Summary and Contributions: The paper studies the convergence and compression properties of neural networks trained with dropouts. They make two important and novel contributions. 1. Convergence rates (non-asymptotic) for two layer neural networks with ReLU activation units. 2. Compression - They show that dropout supports compression. In particular, there exists a sub-network that can generalize as well as the whole network. This has interesting relations to the lottery ticket hypothesis.

Strengths: The paper tackles a very interesting problem which is not well understood in the deep learning community. This should be interesting to the nips community.

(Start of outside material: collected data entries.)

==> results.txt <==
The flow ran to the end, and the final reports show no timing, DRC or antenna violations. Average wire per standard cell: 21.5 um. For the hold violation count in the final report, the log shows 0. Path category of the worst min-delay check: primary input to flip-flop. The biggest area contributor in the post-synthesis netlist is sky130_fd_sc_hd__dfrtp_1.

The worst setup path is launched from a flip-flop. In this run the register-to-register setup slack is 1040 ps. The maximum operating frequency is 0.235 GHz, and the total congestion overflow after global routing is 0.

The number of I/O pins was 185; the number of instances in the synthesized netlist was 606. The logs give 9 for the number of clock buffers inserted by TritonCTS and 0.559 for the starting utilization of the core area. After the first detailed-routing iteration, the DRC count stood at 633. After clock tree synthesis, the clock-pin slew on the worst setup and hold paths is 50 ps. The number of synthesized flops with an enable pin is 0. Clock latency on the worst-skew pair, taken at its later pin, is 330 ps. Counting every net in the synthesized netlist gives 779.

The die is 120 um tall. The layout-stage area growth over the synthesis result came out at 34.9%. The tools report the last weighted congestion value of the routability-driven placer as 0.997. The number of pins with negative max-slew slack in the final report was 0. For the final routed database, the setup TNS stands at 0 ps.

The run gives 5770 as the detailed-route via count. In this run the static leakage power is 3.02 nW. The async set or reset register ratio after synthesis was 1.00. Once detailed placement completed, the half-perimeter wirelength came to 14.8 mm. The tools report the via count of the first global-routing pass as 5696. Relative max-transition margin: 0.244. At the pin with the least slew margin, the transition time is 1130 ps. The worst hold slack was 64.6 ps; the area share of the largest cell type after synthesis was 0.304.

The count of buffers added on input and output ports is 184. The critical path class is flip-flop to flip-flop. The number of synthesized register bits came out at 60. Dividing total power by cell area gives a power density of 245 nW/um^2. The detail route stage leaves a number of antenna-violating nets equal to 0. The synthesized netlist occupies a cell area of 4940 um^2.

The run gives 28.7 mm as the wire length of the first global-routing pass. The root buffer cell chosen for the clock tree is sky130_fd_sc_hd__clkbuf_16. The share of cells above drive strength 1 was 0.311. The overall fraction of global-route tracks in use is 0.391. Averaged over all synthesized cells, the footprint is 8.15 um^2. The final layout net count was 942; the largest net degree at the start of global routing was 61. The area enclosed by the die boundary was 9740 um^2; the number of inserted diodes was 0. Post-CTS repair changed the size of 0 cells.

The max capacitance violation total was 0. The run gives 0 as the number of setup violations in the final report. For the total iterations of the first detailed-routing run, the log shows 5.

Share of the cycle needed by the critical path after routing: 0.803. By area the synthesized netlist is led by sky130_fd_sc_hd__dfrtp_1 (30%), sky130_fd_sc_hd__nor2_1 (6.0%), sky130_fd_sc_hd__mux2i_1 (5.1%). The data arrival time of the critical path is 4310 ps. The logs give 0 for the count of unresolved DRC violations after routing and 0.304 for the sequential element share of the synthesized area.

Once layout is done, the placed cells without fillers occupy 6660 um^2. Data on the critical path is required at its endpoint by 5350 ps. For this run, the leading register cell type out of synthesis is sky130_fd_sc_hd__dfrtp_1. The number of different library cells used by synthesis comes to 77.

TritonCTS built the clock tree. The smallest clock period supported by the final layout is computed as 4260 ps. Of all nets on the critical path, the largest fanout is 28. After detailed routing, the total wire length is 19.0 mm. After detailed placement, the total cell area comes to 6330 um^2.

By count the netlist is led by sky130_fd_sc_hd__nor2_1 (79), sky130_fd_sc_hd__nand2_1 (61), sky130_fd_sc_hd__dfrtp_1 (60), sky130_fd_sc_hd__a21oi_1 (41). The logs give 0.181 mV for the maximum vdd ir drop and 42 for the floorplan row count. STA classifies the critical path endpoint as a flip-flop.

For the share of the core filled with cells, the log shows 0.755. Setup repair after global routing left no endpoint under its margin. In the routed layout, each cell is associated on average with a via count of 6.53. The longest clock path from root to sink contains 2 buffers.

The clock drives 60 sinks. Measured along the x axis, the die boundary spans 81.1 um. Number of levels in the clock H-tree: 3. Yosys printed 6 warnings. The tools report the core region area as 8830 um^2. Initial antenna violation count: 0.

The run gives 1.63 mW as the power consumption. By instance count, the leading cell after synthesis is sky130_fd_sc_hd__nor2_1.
--- src/rtl/mips_pkg.sv ---
// Shared encodings for the multicycle MIPS control path: opcodes, ALUOp,
// datapath mux selects and the main-control state enum.
package mips_pkg;

  localparam logic [5:0] OP_R    = 6'd0;
  localparam logic [5:0] OP_J    = 6'd2;
  localparam logic [5:0] OP_JAL  = 6'd3;
  localparam logic [5:0] OP_BEQ  = 6'd4;
  localparam logic [5:0] OP_BNE  = 6'd5;
  localparam logic [5:0] OP_ADDI = 6'd8;
  localparam logic [5:0] OP_ANDI = 6'd12;
  localparam logic [5:0] OP_LW   = 6'd35;
  localparam logic [5:0] OP_SW   = 6'd43;

  localparam logic [1:0] ALUOP_ADD   = 2'd0;
  localparam logic [1:0] ALUOP_SUB   = 2'd1;
  localparam logic [1:0] ALUOP_FUNCT = 2'd2;
  localparam logic [1:0] ALUOP_AND   = 2'd3;

  localparam logic [1:0] PCS_ALU    = 2'd0;
  localparam logic [1:0] PCS_ALUOUT = 2'd1;
  localparam logic [1:0] PCS_JUMP   = 2'd2;
  localparam logic [1:0] PCS_A      = 2'd3;

  localparam logic [1:0] SRCB_B     = 2'd0;
  localparam logic [1:0] SRCB_FOUR  = 2'd1;
  localparam logic [1:0] SRCB_IMM   = 2'd2;
  localparam logic [1:0] SRCB_IMMSH = 2'd3;

  localparam logic [1:0] RDST_RT = 2'd0;
  localparam logic [1:0] RDST_RD = 2'd1;
  localparam logic [1:0] RDST_RA = 2'd2;

  typedef enum logic [3:0] {
    S_IDLE     = 4'd0,
    S_FETCH    = 4'd1,
    S_DECODE   = 4'd2,
    S_MEMADDR  = 4'd3,
    S_MEMREAD  = 4'd4,
    S_MEMWB    = 4'd5,
    S_MEMWRITE = 4'd6,
    S_EXEC     = 4'd7,
    S_RWB      = 4'd8,
    S_BRANCH   = 4'd9,
    S_JUMP     = 4'd10,
    S_IMMEXEC  = 4'd11,
    S_IMMWB    = 4'd12,
    S_JR       = 4'd13
  } state_t;

endpackage

--- src/rtl/mips_multicycle_control.sv ---
// Main control FSM for the multicycle MIPS datapath. Only the state is
// registered; every strobe decodes combinationally so reset clears them at once.
module mips_multicycle_control
  import mips_pkg::*;
(
  input  logic       clk,
  input  logic       reset_n,
  input  logic [5:0] opcode,
  input  logic       jump_reg,
  input  logic       mem_ready,
  output logic       pc_write,
  output logic       pc_write_cond,
  output logic       branch_ne,
  output logic       iord,
  output logic       mem_read,
  output logic       mem_write,
  output logic       ir_write,
  output logic       mem_to_reg,
  output logic       reg_write,
  output logic [1:0] reg_dst,
  output logic       alu_src_a,
  output logic [1:0] alu_src_b,
  output logic [1:0] alu_op,
  output logic [1:0] pc_source,
  output logic       illegal_op,
  output logic [3:0] state
);

  state_t state_q, state_d;

  always_ff @(posedge clk or negedge reset_n) begin
    if (!reset_n) state_q <= S_IDLE;
    else          state_q <= state_d;
  end

  assign state = state_q;

  always_comb begin
    state_d = state_q;
    case (state_q)
      S_IDLE:     state_d = S_FETCH;
      S_FETCH:    if (mem_ready) state_d = S_DECODE;
      S_DECODE: begin
        case (opcode)
          OP_LW, OP_SW:     state_d = S_MEMADDR;
          OP_R:             state_d = jump_reg ? S_JR : S_EXEC;
          OP_BEQ, OP_BNE:   state_d = S_BRANCH;
          OP_J, OP_JAL:     state_d = S_JUMP;
          OP_ADDI, OP_ANDI: state_d = S_IMMEXEC;
          default:          state_d = S_FETCH;
        endcase
      end
      // IR is frozen after FETCH, so anything but lw/sw here cannot occur.
      S_MEMADDR:  state_d = (opcode == OP_LW) ? S_MEMREAD :
                            (opcode == OP_SW) ? S_MEMWRITE : S_FETCH;
      S_MEMREAD:  if (mem_ready) state_d = S_MEMWB;
      S_MEMWRITE: if (mem_ready) state_d = S_FETCH;
      S_EXEC:     state_d = S_RWB;
      S_IMMEXEC:  state_d = S_IMMWB;
      default:    state_d = S_FETCH;
    endcase
  end

  always_comb begin
    pc_write      = 1'b0;
    pc_write_cond = 1'b0;
    branch_ne     = 1'b0;
    iord          = 1'b0;
    mem_read      = 1'b0;
    mem_write     = 1'b0;
    ir_write      = 1'b0;
    mem_to_reg    = 1'b0;
    reg_write     = 1'b0;
    reg_dst       = RDST_RT;
    alu_src_a     = 1'b0;
    alu_src_b     = SRCB_B;
    alu_op        = ALUOP_ADD;
    pc_source     = PCS_ALU;
    illegal_op    = 1'b0;
    case (state_q)
      S_FETCH: begin
        mem_read  = 1'b1;
        alu_src_b = SRCB_FOUR;
        ir_write  = mem_ready;
        pc_write  = mem_ready;
      end
      S_DECODE: begin
        alu_src_b  = SRCB_IMMSH;
        illegal_op = !(opcode inside {OP_R, OP_J, OP_JAL, OP_BEQ, OP_BNE,
                                      OP_ADDI, OP_ANDI, OP_LW, OP_SW});
      end
      S_MEMADDR: begin
        alu_src_a = 1'b1;
        alu_src_b = SRCB_IMM;
      end
      S_MEMREAD: begin
        mem_read = 1'b1;
        iord     = 1'b1;
      end
      S_MEMWB: begin
        reg_write  = 1'b1;
        mem_to_reg = 1'b1;
      end
      S_MEMWRITE: begin
        mem_write = 1'b1;
        iord      = 1'b1;
      end
      S_EXEC: begin
        alu_src_a = 1'b1;
        alu_op    = ALUOP_FUNCT;
      end
      S_RWB: begin
        reg_write = 1'b1;
        reg_dst   = RDST_RD;
      end
      S_BRANCH: begin
        alu_src_a     = 1'b1;
        alu_op        = ALUOP_SUB;
        pc_write_cond = 1'b1;
        pc_source     = PCS_ALUOUT;
        branch_ne     = (opcode == OP_BNE);
      end
      S_JUMP: begin
        pc_write  = 1'b1;
        pc_source = PCS_JUMP;
        if (opcode == OP_JAL) begin
          reg_write = 1'b1;
          reg_dst   = RDST_RA;
        end
      end
      S_IMMEXEC: begin
        alu_src_a = 1'b1;
        alu_src_b = SRCB_IMM;
        alu_op    = (opcode == OP_ANDI) ? ALUOP_AND : ALUOP_ADD;
      end
      S_IMMWB:    reg_write = 1'b1;
      S_JR: begin
        pc_write  = 1'b1;
        pc_source = PCS_A;
      end
      default: ;
    endcase
  end

endmodule
--- config.mk ---
export PLATFORM = sky130hd
export DESIGN_NAME = mips_multicycle_control
export DESIGN_NICKNAME = d
export VERILOG_FILES = /design/src/rtl/mips_pkg.sv /design/src/rtl/mips_multicycle_control.sv
export SDC_FILE = /design/constraint.sdc
export NUM_CORES = 1
export LEC_CHECK = 0
export CORE_UTILIZATION = 43
export DETAILED_ROUTE_END_ITERATION = 7
export PLACE_DENSITY_LB_ADDON = 0.2
export SYNTH_ARGS = -nofsm -noshare
export SYNTH_HDL_FRONTEND = slang
export SYNTH_SLANG_ARGS = --single-unit
--- constraint.sdc ---
create_clock -name clk -period 3.4 [get_ports clk]
set_input_delay 0.85 -clock clk [delete_from_list [all_inputs] [get_ports clk]]
set_output_delay 0.85 -clock clk [all_outputs]
set_load 0.1 [all_outputs]
==> summary.txt, run 1 <==
Flow run
  – Number of max-cap violations: 0

Route
  – Residual DRC: 0
  – Drt first pass iters: 4
  – Via-to-Cell Ratio: 5.980
  – DRT antenna net count: 0
  – DRT iter0 DRCs: 30
  – WL/cell: 14.07 um
  – Via count: 891
  – Routed WL: 2.097 mm

Yosys
  – Mapped Avg Cell Area: 7.150 um^2
  – Largest family of logic cells by synthesized area: simple AND/OR/NAND/NOR gates
  – Syn Inst Count: 98
  – Post-synthesis compound-gate area fraction: 30.18%
  – Post-Synthesis Cell Area: 700.7 um^2
  – Synthesized flop and latch total: 4
  – Ys Warns: 0
  – Multiplexer share of the synthesized area: 0%
  – Syn_nets: 108
  – Simple-gate share of the synthesized area: 42.86%
  – Cell variety after synth: 40
  – Area share of fa/ha/maj cells after synthesis: 0%
  – Seq/Total Area, Yosys: 14.29%
  – Post-Synth XOR/XNOR Area: 1.250%

Final layout
  – Final core occ: 77.08%
  – ANT cells: 0
  – Most frequent cells in the layout: buf_4, nand2_1, clkdlybuf4s50_1
  – Max reg flops: 4
  – Most common cell after layout, fill and taps aside: buf_4
  – Final nets: 144
  – Fraction of layout cells with a size suffix above 1: 44.36%
  – Area grow syn2layout: 65.71%

Critical path
  – Crit Path Max Fanout: 7
  – R2R depth: 4
  – Critical path type: primary input to primary output
  – Endpoint class of the critical path: primary output
  – Worst setup path end: illegal_op
  – Critical path launch point: opcode[3]
  – R2r setup slk: 1.59 ns
  – Worst r2r src: state[0]
  – Critical Path Start Type: primary input
  – Critical path data required time: 2.55 ns
  – Arrival time worst endpoint: 2.44 ns
  – Worst reg2reg path endpoint: state[1]

Timing
  – Period Utilization, post-route: 96.82%
  – Post-layout min period: 3.292 ns
  – # setup viols final: 0
  – Fmax: 303.8 MHz
  – Final Skew: 0.002493 ns
  – Post-route setup TNS: 0 ns
  – Worst-margin pin slew: 0.6041 ns
  – Slew headroom: 59.73%
  – Max-slew violations: 0
  – Final Hold Fails: 0
  – RSZ-0062 raised after global routing: no
  – Setup ws final: 0.1081 ns

Floorplan
  – Site row count: 14
  – Die Span Y: 42.37 um
  – Die ar.: 1795 um^2
  – Core area: 1506 um^2
  – Io pins: 33
  – Initial Util: 46.51%
  – Chip width: 42.37 um

Clock tree
  – CTS tree: done
  – H-tree depth: 1
  – Root Driver: clkbuf_4
  – Number of setup buffers added after CTS: 0
  – CTS Buf Count: 3
  – Clock transition at the registers of the reported paths: 0.04 ns
  – Total clock sinks: 4
  – CTS Hold Bufs: 0
  – Clk Latency, worst-skew pair: 0.25 ns
  – Clk buf depth: 2
  – CTS resizes: 0

Placed design
  – HPWL after DPL: 1.608 mm
  – Gpl congestion: 0.9924
  – Number of port buffers: 32
  – Worst slack, placed: 0.1341 ns

GRT
  – Busiest layer in global routing: met2
  – Initial antenna violation count: 0
  – Grt met1 use: 32.35%
  – Global-route wire length before repair: 3.463 mm
  – GRT overflow: 0
  – Vias in the first global route: 755
  – GRT Total Usage: 25.51%
  – Met2 usage: 38.77%
  – Met3 usage: 6.897%
  – Largest net degree at the start of global routing: 19

Min path
  – Worst hold path type: flip-flop to flip-flop

Power
  – Max VDD drop: 799.0 uV
  – Leak: 0.4699 nW
  – Power density over the cells: 951.0 nW/um^2

Outcome
  – Outcome: complete, no violations
-- logic make-up (layout without fill, tap and decap cells) --
kind of cell,after synthesis,in the layout
AO/OA/AOI/OAI,29,29
XOR/XNOR,1,1
buffers and inverters,10,45
flip-flops,4,4
AND/OR/NAND/NOR,54,54
-- cell usage after synthesis --
| cell | number | share of area (%) |
|---|---|---|
| a22o_2 | 1 | 1.4 |
| o21ai_1 | 1 | 0.71 |
| nor3_1 | 7 | 5.0 |
| buf_2 | 2 | 1.4 |
| o32ai_2 | 1 | 2.3 |
| and2b_2 | 1 | 1.3 |
| nor2b_1 | 1 | 0.89 |
| and2_1 | 2 | 1.8 |
| xnor2_1 | 1 | 1.3 |
| and3_1 | 1 | 0.89 |
| a32o_1 | 1 | 1.4 |
| o21a_1 | 1 | 1.1 |
| or2_2 | 2 | 1.8 |
| and4b_1 | 1 | 1.4 |
| nor4b_2 | 1 | 2.1 |
| clkbuf_8 | 1 | 2.0 |
| o221a_2 | 1 | 1.6 |
| a211o_1 | 1 | 1.3 |
| nand2_1 | 11 | 5.9 |
| nand3_1 | 2 | 1.4 |
| nand2b_1 | 5 | 4.5 |
| o21ai_0 | 6 | 4.3 |
| a221oi_1 | 1 | 1.3 |
| nor3b_1 | 1 | 1.1 |
| buf_6 | 4 | 6.4 |
| nand4_1 | 2 | 1.8 |
| nand2b_4 | 1 | 2.0 |
| nor2_1 | 11 | 5.9 |
| a21oi_1 | 8 | 5.7 |
| inv_1 | 3 | 1.6 |
| o31ai_1 | 1 | 1.1 |
| a31o_2 | 1 | 1.3 |
| or3_4 | 1 | 1.6 |
| a211oi_1 | 1 | 1.1 |
| nor4_1 | 4 | 3.6 |
| a21boi_0 | 1 | 1.1 |
| o32a_2 | 1 | 1.6 |
| dfrtp_1 | 4 | 14 |
| o31ai_2 | 1 | 1.8 |
| o221ai_1 | 1 | 1.3 |
-- critical path: stages --
cell	delay [ns]
clkdlybuf4s50_1	0.60
buf_4	0.18
o21ai_0	0.10
a32o_1	0.29
nor4_4	0.20
buf_12	0.22
-- per-stage QoR --
step           power, mW  instance area [um^2]  instances  hold WS, ns
6_report           1.104                  1161        149       0.6976
4_1_cts            1.105                  1161        149       0.6915
3_5_place_dp       1.033                  1135        145       0.6931
5_1_grt            1.145                  1161        149       0.7136
2_1_floorplan     0.8377                 775.7         98       0.5544
3_3_place_gp       1.022                  1135        145       0.6839
-- layout make-up --
| type | count | area (um^2) |
|---|---|---|
| clock buffers | 4 | 26.28 |
| fillers | 110 | 345.3 |
| inverters | 3 | 11.26 |
| multi-input cells | 84 | 594.3 |
| flip-flops and latches | 4 | 101.3 |
| well taps | 16 | 20.02 |
| repair buffers | 38 | 407.9 |
-- report_power, final --
part	internal (mW)	leakage (nW)	switching [mW]
Combinational	0.235	0.405	0.664
Sequential	0.0627	0.0498	0.0723
Clock	0.0444	0.0150	0.0257
Total	0.342	0.470	0.762
-- worst min-delay path by stage --
stage                           to  slack, ns  depth (start not counted)  startpoint
after floorplan           state[0]       0.55                          0     reset_n
after global placement    state[2]       0.68                          1    state[0]
after detailed placement  state[2]       0.69                          1    state[0]
after CTS                 state[2]       0.69                          1    state[0]
after global routing      state[2]       0.71                          1    state[0]
final                     state[2]       0.70                          1    state[0]
-- layer usage --
layer | vias up | wire length [um] | part of all wire (%)
li1 | 434 | - | -
met3 | 6 | 155 | 7.4
met1 | 407 | 864 | 41
met4 | 0 | 46 | 2.2
met2 | 44 | 1031 | 49
met5 | - | 0 | 0
(Power assumes the default switching activity.)
==> inputs of run 2 (changes only) <==
--- a/config.mk
+++ b/config.mk
@@ -5,6 +5,7 @@
 export SDC_FILE = /design/constraint.sdc
 export NUM_CORES = 1
 export LEC_CHECK = 0
+export CAP_MARGIN = 10
 export CORE_UTILIZATION = 43
 export DETAILED_ROUTE_END_ITERATION = 7
 export PLACE_DENSITY_LB_ADDON = 0.2
==> results of run 2 <==
Final layout, timing and power as in run 1 (identical DEF).
==> inputs of run 3 (changes only) <==
--- a/config.mk
+++ b/config.mk
@@ -8,6 +8,7 @@
 export CAP_MARGIN = 10
 export CORE_UTILIZATION = 43
 export DETAILED_ROUTE_END_ITERATION = 7
+export MAX_ROUTING_LAYER = met4
 export PLACE_DENSITY_LB_ADDON = 0.2
 export SYNTH_ARGS = -nofsm -noshare
 export SYNTH_HDL_FRONTEND = slang
==> results of run 3 <==
Final layout, timing and power as in run 1 (identical DEF).
Main changes from that run: final weighted congestion in routability-driven placement 0.9924 -> 1.011; overall routing resource usage 25.51% -> 26.21%
`config.mk`:
```
export PLATFORM = sky130hd
export DESIGN_NAME = px_scan_decoder
export DESIGN_NICKNAME = d
export VERILOG_FILES = /design/src/rtl/px_pkg.sv /design/src/rtl/px_scan_decoder_sync2.sv /design/src/rtl/px_scan_decoder.sv
export SDC_FILE = /design/constraint.sdc
export NUM_CORES = 1
export LEC_CHECK = 0
export ABC_AREA = 1
export ABC_CLOCK_PERIOD_IN_PS = 15400
export CORE_MARGIN = 2
export CORE_UTILIZATION = 65
export CTS_BUF_LIST = sky130_fd_sc_hd__clkbuf_4
export DETAILED_ROUTE_END_ITERATION = 16
export GPL_TIMING_DRIVEN = 1
export MAX_ROUTING_LAYER = met4
export PLACE_DENSITY = 0.8
export SETUP_SLACK_MARGIN = 0.1
export SLEW_MARGIN = 5
export SYNTH_ARGS = -nofsm -noshare
export SYNTH_HDL_FRONTEND = slang
export SYNTH_SLANG_ARGS = --single-unit
```
`constraint.sdc`:
```
create_clock -name clk -period 15.4 [get_ports clk]
set_input_delay 3.08 -clock clk [delete_from_list [all_inputs] [get_ports clk]]
set_output_delay 3.08 -clock clk [all_outputs]
set_load 0.02 [all_outputs]
```
<file path="src/rtl/lsu_mem_master.sv">
// Load/store unit for a word-wide data memory with one-cycle read latency.
// Handles RV32I load extension and turns sub-word stores into read-modify-write.
module lsu_mem_master #(
    parameter int MEM_WORDS = 4096,
    parameter int XLEN      = 32    // only 32 is supported
) (
    input  logic            clk,
    input  logic            rst,

    input  logic            req_valid,
    output logic            req_ready,
    input  logic            req_we,
    input  logic [2:0]      req_funct3,
    input  logic [XLEN-1:0] req_addr,
    input  logic [XLEN-1:0] req_wdata,

    output logic            resp_valid,
    output logic [XLEN-1:0] resp_rdata,
    output logic            resp_err,

    output logic [XLEN-1:0] mem_addr,
    output logic            mem_r_enable,
    output logic            mem_w_enable,
    output logic [XLEN-1:0] mem_wdata,
    input  logic [XLEN-1:0] mem_rdata
);

    localparam logic [2:0] F3_B  = 3'b000;
    localparam logic [2:0] F3_H  = 3'b001;
    localparam logic [2:0] F3_W  = 3'b010;
    localparam logic [2:0] F3_BU = 3'b100;
    localparam logic [2:0] F3_HU = 3'b101;

    localparam logic [XLEN:0] MEM_BYTES = (XLEN+1)'(MEM_WORDS) << 2;

    typedef enum logic [2:0] {
        S_IDLE,
        S_RD,
        S_RD_WAIT,
        S_WR,
        S_RESP
    } state_t;

    state_t          state;
    state_t          state_nx;

    logic [XLEN-1:0] addr_q;
    logic [2:0]      funct3_q;
    logic            we_q;
    logic [XLEN-1:0] wbuf;

    logic            accept;
    logic            req_illegal;
    logic            req_misaligned;
    logic            req_oor;
    logic            req_err;

    // Pick the addressed byte/half out of a memory word and extend it.
    function automatic logic [XLEN-1:0] load_extract(
        input logic [XLEN-1:0] word,
        input logic [1:0]      lane,
        input logic [2:0]      f3
    );
        logic [7:0]  b;
        logic [15:0] h;
        b = word[{lane, 3'b000} +: 8];
        h = word[{lane[1], 4'b0000} +: 16];
        case (f3)
            F3_B:    return {{(XLEN-8){b[7]}}, b};
            F3_BU:   return {{(XLEN-8){1'b0}}, b};
            F3_H:    return {{(XLEN-16){h[15]}}, h};
            F3_HU:   return {{(XLEN-16){1'b0}}, h};
            default: return word;
        endcase
    endfunction

    // Overlay the store data onto the word just read back from memory.
    function automatic logic [XLEN-1:0] store_merge(
        input logic [XLEN-1:0] word,
        input logic [1:0]      lane,
        input logic [2:0]      f3,
        input logic [XLEN-1:0] data
    );
        logic [XLEN-1:0] m;
        m = word;
        case (f3[1:0])
            2'b00:   m[{lane, 3'b000} +: 8]     = data[7:0];
            2'b01:   m[{lane[1], 4'b0000} +: 16] = data[15:0];
            default: m = data;
        endcase
        return m;
    endfunction

    assign req_ready = (state == S_IDLE) && !rst;
    assign accept    = req_valid && req_ready;

    always_comb begin
        if (req_we) begin
            req_illegal = req_funct3[2] || (req_funct3[1:0] == 2'b11);
        end else begin
            req_illegal = (req_funct3[1:0] == 2'b11) || (req_funct3 == 3'b110);
        end
        req_misaligned = ((req_funct3[1:0] == 2'b01) && req_addr[0]) ||
                         ((req_funct3[1:0] == 2'b10) && (req_addr[1:0] != 2'b00));
        req_oor        = {1'b0, req_addr} >= MEM_BYTES;
        req_err        = req_illegal || req_misaligned || req_oor;
    end

    always_comb begin
        // NOTE: default first so every path assigns state_nx and no latch is inferred.
        state_nx = state;
        case (state)
            S_IDLE: begin
                if (accept) begin
                    if (req_err) begin
                        state_nx = S_RESP;
                    end else if (req_we && (req_funct3 == F3_W)) begin
                        state_nx = S_WR;
                    end else begin
                        state_nx = S_RD;
                    end
                end
            end
            S_RD:      state_nx = S_RD_WAIT;
            S_RD_WAIT: state_nx = we_q ? S_WR : S_RESP;
            S_WR:      state_nx = S_RESP;
            S_RESP:    state_nx = S_IDLE;
            default:   state_nx = S_IDLE;
        endcase
    end

    // Memory strobes come straight from the registered state.
    assign mem_r_enable = (state == S_RD);
    assign mem_w_enable = (state == S_WR);
    assign mem_wdata    = (state == S_WR) ? wbuf : '0;
    assign resp_valid   = (state == S_RESP);

    always_ff @(posedge clk) begin
        // NOTE: non-blocking assignments so every register samples pre-edge values.
        if (rst) begin
            state      <= S_IDLE;
            addr_q     <= '0;
            funct3_q   <= '0;
            we_q       <= 1'b0;
            wbuf       <= '0;
            mem_addr   <= '0;
            resp_rdata <= '0;
            resp_err   <= 1'b0;
        end else begin
            state <= state_nx;

            if (accept) begin
                addr_q   <= req_addr;
                funct3_q <= req_funct3;
                we_q     <= req_we;
                wbuf     <= req_wdata;
                // Faulting requests never touch memory, so the bus address is left alone.
                if (!req_err) begin
                    mem_addr <= {req_addr[XLEN-1:2], 2'b00};
                end
            end

            if ((state == S_RD_WAIT) && we_q) begin
                wbuf <= store_merge(mem_rdata, addr_q[1:0], funct3_q, wbuf);
            end

            // Response fields change only on entry to RESP and hold until the next one.
            if (state_nx == S_RESP) begin
                resp_err <= (state == S_IDLE) && req_err;
                if ((state == S_RD_WAIT) && !we_q) begin
                    resp_rdata <= load_extract(mem_rdata, addr_q[1:0], funct3_q);
                end else begin
                    resp_rdata <= '0;
                end
            end
        end
    end

endmodule

</file>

Weaknesses: In Assumption 1, (q, gamma)-margin: \phi (line 185) is not defined. Also, since assumption 1 is crucial to the proof and statement of all the results in the paper. It might have been helpful, to have more discussion around some of the questions below. why is assumption 1 necessary or why do we expect this to hold on real datasets or some example datasets where such a property holds.

Correctness: The claims seem to be correct.

Clarity: Yes.

Relation to Prior Work: Yes.

Reproducibility: Yes

Additional Feedback: I have read the rebuttal and other reviews. I will keep my score unchanged.

Review 4

Summary and Contributions: This paper gives a proof on the dropout sub-optimalities on the two layer RELU neural networks. Assumptions of the analysis include only the first layer is trainable, overparameterization and data separation.

Strengths: This draft gives a proof on the convergence of the dropout training for the two layer neural overparameterized network. In particular given some margin assumptions, the mis-classification error decreases with a speed of roughly O(1/T).

Weaknesses: The work looks fine to me. I understand the assumption that only the first layer is trainable is used a lot in previous work. It will be better if we can make both layers trainable.

Correctness: Overall the arguments look fine to me, but I did not go through the details.

Clarity: the draft is written fine.

Relation to Prior Work: yes the references seem adequate to me.

Reproducibility: Yes

Additional Feedback: I suggest we ignore the reproducibility question for the theory paper. ================ I have read the authors' response. I will keep my ratings unchanged.